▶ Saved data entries
☆ ☆ ☆ ☆ ☆

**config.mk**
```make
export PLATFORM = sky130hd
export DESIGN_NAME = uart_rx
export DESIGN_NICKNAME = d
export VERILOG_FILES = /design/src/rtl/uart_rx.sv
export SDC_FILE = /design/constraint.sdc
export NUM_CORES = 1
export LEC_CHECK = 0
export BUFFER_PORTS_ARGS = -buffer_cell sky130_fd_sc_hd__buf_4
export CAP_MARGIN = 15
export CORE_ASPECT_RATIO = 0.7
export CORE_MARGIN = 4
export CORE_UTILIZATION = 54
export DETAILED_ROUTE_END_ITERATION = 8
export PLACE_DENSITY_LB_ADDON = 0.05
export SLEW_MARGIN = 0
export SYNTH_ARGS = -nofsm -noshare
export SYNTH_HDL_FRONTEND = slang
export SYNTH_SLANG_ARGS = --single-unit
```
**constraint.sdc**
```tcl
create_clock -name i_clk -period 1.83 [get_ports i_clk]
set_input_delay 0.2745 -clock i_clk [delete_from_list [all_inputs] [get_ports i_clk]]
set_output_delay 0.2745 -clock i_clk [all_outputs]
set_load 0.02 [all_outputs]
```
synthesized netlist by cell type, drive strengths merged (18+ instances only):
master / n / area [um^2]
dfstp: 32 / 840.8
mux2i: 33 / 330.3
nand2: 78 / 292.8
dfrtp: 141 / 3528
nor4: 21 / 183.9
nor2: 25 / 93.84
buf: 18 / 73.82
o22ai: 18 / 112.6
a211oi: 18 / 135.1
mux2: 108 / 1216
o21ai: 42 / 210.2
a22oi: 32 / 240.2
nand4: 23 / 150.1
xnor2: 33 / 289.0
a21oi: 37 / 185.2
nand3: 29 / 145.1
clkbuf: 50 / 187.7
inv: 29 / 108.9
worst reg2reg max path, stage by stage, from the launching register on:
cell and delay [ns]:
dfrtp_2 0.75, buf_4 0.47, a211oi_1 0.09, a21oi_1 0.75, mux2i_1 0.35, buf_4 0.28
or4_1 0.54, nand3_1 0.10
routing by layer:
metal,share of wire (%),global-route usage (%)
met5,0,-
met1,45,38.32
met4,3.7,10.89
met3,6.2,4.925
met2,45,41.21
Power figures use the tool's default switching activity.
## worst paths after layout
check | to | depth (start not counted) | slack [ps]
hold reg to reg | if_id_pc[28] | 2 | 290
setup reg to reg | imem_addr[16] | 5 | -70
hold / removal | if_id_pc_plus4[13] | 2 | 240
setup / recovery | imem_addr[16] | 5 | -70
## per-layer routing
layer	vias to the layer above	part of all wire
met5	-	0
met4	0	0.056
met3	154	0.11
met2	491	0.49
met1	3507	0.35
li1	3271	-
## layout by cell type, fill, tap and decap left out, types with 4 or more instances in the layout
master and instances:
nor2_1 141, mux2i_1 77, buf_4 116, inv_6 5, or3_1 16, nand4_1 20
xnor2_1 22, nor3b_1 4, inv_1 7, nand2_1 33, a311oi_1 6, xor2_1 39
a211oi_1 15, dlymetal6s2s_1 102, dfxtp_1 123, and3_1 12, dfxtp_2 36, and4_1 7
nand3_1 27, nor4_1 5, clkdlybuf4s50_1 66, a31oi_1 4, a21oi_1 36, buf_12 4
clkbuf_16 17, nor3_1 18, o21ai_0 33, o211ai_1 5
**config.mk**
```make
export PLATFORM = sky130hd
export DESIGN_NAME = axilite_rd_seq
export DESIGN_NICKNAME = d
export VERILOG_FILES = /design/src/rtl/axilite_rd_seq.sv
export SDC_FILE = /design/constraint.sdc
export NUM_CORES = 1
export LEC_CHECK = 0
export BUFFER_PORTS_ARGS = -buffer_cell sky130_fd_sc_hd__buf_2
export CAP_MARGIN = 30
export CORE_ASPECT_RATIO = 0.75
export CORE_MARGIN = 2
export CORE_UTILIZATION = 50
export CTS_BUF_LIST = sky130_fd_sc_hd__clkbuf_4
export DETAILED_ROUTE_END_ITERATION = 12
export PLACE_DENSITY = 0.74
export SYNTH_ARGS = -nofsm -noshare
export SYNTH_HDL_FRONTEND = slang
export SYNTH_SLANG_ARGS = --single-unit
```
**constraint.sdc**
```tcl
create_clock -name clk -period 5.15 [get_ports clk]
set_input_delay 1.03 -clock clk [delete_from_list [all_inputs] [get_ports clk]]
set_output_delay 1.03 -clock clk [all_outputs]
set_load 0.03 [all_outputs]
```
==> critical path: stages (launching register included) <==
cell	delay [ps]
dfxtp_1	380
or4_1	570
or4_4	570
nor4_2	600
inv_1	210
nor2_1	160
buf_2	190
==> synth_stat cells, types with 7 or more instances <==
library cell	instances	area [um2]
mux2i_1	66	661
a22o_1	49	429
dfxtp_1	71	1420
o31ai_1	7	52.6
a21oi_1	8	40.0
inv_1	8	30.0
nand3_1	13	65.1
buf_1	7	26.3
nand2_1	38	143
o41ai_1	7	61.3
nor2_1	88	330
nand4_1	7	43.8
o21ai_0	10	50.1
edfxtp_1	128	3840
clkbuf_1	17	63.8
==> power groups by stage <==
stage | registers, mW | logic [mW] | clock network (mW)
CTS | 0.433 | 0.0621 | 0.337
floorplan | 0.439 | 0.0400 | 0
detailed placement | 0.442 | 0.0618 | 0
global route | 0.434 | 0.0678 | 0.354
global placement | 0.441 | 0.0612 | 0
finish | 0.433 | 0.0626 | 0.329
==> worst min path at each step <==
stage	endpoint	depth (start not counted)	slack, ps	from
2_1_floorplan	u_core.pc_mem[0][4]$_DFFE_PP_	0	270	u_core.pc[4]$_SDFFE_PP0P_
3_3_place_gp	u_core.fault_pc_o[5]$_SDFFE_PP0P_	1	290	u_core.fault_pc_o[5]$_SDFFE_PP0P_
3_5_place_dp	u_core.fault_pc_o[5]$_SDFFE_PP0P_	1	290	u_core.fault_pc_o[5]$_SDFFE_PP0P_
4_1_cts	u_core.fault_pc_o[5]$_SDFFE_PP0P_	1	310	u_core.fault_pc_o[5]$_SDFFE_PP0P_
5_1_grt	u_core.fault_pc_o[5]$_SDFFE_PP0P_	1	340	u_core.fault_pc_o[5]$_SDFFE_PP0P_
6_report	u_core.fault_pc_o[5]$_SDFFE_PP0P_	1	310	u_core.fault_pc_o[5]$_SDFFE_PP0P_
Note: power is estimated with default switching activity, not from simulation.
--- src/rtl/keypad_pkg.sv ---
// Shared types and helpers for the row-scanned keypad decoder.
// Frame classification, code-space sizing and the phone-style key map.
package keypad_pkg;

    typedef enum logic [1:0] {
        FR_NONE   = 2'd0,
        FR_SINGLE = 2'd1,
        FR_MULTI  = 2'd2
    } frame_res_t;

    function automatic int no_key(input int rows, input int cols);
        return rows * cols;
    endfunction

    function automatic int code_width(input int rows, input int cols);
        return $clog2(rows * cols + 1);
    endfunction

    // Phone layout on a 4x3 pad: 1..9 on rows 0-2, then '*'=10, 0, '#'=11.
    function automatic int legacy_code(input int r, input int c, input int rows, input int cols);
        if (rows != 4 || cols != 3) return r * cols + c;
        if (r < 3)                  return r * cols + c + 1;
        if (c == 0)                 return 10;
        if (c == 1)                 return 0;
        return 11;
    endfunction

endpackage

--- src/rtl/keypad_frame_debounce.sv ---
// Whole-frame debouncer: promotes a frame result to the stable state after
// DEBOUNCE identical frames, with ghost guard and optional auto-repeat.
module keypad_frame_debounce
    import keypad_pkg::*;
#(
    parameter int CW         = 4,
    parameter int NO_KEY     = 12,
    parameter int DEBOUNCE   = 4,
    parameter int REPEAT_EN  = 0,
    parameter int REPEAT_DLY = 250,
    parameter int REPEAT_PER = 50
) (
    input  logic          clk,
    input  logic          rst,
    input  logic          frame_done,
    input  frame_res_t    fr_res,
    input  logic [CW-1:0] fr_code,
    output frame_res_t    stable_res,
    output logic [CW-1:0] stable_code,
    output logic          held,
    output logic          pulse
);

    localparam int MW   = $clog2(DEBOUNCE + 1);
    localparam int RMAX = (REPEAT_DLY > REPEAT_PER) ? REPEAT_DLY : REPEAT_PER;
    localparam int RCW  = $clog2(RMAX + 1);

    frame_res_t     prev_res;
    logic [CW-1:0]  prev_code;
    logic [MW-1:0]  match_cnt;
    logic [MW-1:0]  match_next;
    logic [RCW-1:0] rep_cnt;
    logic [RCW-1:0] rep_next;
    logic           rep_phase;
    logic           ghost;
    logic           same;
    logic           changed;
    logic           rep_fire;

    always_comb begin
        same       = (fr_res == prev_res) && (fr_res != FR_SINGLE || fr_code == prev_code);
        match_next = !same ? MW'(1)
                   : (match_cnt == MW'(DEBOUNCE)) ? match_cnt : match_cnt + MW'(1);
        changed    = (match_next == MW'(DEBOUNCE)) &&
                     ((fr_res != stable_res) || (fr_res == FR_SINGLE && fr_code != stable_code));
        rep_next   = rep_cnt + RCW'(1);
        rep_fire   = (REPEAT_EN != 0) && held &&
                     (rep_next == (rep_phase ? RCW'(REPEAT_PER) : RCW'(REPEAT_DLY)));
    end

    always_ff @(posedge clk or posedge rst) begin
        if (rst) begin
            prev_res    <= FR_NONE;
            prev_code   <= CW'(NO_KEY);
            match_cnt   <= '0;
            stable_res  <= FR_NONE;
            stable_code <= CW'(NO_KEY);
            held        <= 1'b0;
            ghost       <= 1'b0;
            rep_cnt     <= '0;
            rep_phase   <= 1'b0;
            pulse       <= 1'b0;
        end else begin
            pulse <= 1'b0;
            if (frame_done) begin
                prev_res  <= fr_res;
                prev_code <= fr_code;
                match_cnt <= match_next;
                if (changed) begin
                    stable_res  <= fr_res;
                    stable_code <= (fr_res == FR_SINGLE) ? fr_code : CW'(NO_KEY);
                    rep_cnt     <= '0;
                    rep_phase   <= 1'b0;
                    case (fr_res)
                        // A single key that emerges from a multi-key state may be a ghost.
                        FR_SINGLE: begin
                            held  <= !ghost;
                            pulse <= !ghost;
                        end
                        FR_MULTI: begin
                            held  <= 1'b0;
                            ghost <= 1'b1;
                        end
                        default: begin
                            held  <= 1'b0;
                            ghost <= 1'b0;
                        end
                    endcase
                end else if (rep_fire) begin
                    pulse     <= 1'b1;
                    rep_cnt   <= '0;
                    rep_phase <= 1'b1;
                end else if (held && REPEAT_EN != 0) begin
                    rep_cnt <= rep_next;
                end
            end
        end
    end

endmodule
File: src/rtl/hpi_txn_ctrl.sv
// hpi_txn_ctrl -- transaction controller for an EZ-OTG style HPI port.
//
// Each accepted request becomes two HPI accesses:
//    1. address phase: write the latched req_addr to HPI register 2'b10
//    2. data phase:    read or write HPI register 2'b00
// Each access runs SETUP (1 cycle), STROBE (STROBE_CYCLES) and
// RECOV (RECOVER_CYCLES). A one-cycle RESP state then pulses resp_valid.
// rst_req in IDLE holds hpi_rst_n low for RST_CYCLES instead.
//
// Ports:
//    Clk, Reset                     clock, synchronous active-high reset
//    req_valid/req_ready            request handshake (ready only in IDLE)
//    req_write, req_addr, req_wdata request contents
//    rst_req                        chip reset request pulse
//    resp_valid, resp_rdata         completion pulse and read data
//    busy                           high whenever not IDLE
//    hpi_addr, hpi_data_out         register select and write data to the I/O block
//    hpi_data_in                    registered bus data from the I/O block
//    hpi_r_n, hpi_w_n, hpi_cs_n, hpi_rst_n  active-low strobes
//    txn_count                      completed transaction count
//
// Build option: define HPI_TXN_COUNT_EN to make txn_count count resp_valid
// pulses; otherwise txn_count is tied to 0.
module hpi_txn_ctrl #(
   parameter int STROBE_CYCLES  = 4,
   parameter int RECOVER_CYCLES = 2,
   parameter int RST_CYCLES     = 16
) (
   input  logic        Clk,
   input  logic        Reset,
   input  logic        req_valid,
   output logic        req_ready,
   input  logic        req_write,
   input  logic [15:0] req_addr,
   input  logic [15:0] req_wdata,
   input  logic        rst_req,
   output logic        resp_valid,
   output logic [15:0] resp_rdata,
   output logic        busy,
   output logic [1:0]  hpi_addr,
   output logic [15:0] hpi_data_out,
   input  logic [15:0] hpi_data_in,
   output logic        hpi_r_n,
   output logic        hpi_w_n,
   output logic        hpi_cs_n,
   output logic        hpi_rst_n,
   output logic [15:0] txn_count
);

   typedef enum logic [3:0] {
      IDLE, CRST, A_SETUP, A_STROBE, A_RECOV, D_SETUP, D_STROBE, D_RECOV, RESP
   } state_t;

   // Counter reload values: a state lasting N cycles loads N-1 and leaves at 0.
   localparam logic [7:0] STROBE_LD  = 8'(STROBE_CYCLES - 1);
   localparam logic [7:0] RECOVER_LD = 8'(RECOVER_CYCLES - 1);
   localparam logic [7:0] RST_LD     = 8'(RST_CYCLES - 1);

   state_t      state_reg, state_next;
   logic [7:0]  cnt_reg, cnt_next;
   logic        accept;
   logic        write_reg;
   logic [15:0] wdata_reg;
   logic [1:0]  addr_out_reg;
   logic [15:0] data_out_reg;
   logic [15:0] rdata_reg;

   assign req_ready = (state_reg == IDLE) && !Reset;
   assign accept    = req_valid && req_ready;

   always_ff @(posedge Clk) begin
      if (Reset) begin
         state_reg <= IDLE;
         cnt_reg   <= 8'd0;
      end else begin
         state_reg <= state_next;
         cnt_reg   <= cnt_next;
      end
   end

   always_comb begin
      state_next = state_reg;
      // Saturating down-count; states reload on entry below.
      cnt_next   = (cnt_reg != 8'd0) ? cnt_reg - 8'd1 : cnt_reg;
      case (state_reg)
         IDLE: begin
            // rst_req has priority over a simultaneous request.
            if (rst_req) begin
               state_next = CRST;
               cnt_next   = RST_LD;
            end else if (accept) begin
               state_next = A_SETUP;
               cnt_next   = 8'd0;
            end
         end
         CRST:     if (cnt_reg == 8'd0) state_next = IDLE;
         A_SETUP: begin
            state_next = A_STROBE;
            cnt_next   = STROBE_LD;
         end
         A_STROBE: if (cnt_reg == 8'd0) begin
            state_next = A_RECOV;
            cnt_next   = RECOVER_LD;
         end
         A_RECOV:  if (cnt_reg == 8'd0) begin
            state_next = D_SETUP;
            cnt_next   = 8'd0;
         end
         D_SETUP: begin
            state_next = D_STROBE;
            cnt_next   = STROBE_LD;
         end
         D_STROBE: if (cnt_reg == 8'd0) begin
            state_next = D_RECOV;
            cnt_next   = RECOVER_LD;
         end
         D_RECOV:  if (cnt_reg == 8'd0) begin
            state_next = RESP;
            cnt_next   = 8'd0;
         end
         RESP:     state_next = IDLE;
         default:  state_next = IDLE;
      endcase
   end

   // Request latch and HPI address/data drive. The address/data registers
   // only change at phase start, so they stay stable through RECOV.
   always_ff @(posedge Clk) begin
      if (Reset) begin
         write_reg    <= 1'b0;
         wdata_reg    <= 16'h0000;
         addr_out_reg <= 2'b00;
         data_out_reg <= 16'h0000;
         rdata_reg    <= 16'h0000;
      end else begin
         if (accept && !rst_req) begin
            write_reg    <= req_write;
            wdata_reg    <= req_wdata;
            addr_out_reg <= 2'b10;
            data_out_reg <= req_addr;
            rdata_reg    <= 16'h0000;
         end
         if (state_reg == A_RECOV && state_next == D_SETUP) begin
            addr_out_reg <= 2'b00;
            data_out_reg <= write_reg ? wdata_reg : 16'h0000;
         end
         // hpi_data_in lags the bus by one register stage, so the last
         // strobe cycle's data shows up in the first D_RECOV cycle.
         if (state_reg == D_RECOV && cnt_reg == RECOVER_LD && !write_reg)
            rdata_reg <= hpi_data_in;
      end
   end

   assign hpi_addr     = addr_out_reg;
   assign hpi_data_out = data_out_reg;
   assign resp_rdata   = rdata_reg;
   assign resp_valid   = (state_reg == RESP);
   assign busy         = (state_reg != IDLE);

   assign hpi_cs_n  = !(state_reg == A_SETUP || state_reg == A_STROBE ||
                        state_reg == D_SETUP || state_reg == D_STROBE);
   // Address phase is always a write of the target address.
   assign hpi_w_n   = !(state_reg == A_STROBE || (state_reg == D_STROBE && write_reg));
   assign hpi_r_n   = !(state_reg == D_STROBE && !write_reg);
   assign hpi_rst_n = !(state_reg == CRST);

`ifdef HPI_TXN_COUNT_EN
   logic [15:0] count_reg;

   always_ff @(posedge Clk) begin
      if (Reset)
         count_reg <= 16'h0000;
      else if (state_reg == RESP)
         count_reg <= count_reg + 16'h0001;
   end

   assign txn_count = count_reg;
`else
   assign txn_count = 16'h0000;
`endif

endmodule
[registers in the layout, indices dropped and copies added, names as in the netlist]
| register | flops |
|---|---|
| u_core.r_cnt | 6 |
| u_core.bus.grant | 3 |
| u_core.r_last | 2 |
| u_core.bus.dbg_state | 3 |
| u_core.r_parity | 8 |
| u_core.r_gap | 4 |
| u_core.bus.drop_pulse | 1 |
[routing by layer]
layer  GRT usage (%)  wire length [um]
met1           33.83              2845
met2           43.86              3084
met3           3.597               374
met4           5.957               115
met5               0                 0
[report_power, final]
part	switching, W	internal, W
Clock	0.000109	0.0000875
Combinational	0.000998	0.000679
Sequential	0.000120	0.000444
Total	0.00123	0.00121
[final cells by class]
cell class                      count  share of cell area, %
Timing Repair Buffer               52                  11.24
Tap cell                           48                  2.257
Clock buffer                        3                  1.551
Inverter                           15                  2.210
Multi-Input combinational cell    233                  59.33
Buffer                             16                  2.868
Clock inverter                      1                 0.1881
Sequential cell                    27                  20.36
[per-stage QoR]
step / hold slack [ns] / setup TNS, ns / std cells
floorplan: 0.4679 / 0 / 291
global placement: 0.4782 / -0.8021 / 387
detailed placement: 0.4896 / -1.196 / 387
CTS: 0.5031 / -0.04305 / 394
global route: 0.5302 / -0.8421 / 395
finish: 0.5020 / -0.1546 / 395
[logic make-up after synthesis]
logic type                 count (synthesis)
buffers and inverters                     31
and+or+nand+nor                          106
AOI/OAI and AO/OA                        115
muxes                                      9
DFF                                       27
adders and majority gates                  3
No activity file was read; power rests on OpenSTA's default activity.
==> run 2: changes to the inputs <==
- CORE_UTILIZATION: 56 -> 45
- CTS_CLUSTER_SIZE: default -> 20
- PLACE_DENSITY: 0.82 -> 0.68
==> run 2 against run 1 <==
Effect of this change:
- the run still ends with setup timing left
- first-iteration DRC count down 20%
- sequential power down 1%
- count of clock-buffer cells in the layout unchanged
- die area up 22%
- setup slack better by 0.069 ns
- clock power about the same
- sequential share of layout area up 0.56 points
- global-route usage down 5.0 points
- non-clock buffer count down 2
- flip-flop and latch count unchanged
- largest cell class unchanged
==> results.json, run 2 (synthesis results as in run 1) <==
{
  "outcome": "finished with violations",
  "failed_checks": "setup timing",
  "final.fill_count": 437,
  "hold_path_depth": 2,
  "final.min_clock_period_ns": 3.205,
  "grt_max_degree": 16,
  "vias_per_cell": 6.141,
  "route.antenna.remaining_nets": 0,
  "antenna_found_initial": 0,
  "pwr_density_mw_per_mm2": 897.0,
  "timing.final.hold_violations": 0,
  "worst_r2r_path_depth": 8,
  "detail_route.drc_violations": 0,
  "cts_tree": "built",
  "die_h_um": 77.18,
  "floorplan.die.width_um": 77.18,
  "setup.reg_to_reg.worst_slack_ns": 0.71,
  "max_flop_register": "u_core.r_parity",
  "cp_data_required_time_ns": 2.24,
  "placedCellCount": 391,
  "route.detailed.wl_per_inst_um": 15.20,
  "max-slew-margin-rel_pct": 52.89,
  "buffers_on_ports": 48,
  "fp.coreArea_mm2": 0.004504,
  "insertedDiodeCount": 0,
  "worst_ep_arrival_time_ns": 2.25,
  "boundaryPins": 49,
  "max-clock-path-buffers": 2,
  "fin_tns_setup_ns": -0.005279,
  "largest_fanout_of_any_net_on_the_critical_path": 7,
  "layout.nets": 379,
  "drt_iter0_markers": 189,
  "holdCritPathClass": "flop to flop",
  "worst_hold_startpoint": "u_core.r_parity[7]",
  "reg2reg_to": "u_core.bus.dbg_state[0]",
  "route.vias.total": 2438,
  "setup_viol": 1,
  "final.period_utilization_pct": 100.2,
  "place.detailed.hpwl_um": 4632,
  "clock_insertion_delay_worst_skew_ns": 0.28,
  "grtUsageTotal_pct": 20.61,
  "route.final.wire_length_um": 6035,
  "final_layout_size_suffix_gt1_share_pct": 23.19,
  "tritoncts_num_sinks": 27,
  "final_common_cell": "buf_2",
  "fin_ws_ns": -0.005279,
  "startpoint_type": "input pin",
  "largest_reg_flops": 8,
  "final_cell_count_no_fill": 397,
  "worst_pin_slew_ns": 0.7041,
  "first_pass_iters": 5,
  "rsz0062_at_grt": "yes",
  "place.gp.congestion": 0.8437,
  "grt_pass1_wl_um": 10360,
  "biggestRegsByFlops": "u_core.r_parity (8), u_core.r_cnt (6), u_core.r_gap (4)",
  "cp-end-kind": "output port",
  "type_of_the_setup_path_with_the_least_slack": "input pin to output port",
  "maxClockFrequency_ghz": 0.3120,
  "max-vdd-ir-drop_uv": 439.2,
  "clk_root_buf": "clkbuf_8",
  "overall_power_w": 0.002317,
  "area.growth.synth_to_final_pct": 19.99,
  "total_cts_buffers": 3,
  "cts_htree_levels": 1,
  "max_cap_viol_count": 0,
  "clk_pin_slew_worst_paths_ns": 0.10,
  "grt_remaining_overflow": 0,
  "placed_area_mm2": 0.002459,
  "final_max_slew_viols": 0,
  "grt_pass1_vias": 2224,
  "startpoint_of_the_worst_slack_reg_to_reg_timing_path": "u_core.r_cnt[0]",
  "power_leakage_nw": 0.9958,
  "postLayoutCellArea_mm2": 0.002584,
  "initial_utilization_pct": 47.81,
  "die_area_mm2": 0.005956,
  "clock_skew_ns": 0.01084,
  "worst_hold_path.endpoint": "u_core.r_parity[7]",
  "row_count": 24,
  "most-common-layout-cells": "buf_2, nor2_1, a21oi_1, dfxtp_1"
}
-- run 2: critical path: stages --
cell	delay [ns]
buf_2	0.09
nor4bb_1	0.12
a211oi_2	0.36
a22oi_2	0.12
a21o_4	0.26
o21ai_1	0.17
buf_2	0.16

☆ ☆ ☆ ☆ ☆

▶ WHAT YOU SHOULD DO
Look through the data above and return exactly the lines from the one that contains "o21ai: 42 / 210.2" to the one that contains "nand3_1 27, nor4_1", inclusive, with nothing else.

▶ COMPLETED TASK
o21ai: 42 / 210.2
a22oi: 32 / 240.2
nand4: 23 / 150.1
xnor2: 33 / 289.0
a21oi: 37 / 185.2
nand3: 29 / 145.1
clkbuf: 50 / 187.7
inv: 29 / 108.9
worst reg2reg max path, stage by stage, from the launching register on:
cell and delay [ns]:
dfrtp_2 0.75, buf_4 0.47, a211oi_1 0.09, a21oi_1 0.75, mux2i_1 0.35, buf_4 0.28
or4_1 0.54, nand3_1 0.10
routing by layer:
metal,share of wire (%),global-route usage (%)
met5,0,-
met1,45,38.32
met4,3.7,10.89
met3,6.2,4.925
met2,45,41.21
Power figures use the tool's default switching activity.
## worst paths after layout
check | to | depth (start not counted) | slack [ps]
hold reg to reg | if_id_pc[28] | 2 | 290
setup reg to reg | imem_addr[16] | 5 | -70
hold / removal | if_id_pc_plus4[13] | 2 | 240
setup / recovery | imem_addr[16] | 5 | -70
## per-layer routing
layer	vias to the layer above	part of all wire
met5	-	0
met4	0	0.056
met3	154	0.11
met2	491	0.49
met1	3507	0.35
li1	3271	-
## layout by cell type, fill, tap and decap left out, types with 4 or more instances in the layout
master and instances:
nor2_1 141, mux2i_1 77, buf_4 116, inv_6 5, or3_1 16, nand4_1 20
xnor2_1 22, nor3b_1 4, inv_1 7, nand2_1 33, a311oi_1 6, xor2_1 39
a211oi_1 15, dlymetal6s2s_1 102, dfxtp_1 123, and3_1 12, dfxtp_2 36, and4_1 7
nand3_1 27, nor4_1 5, clkdlybuf4s50_1 66, a31oi_1 4, a21oi_1 36, buf_12 4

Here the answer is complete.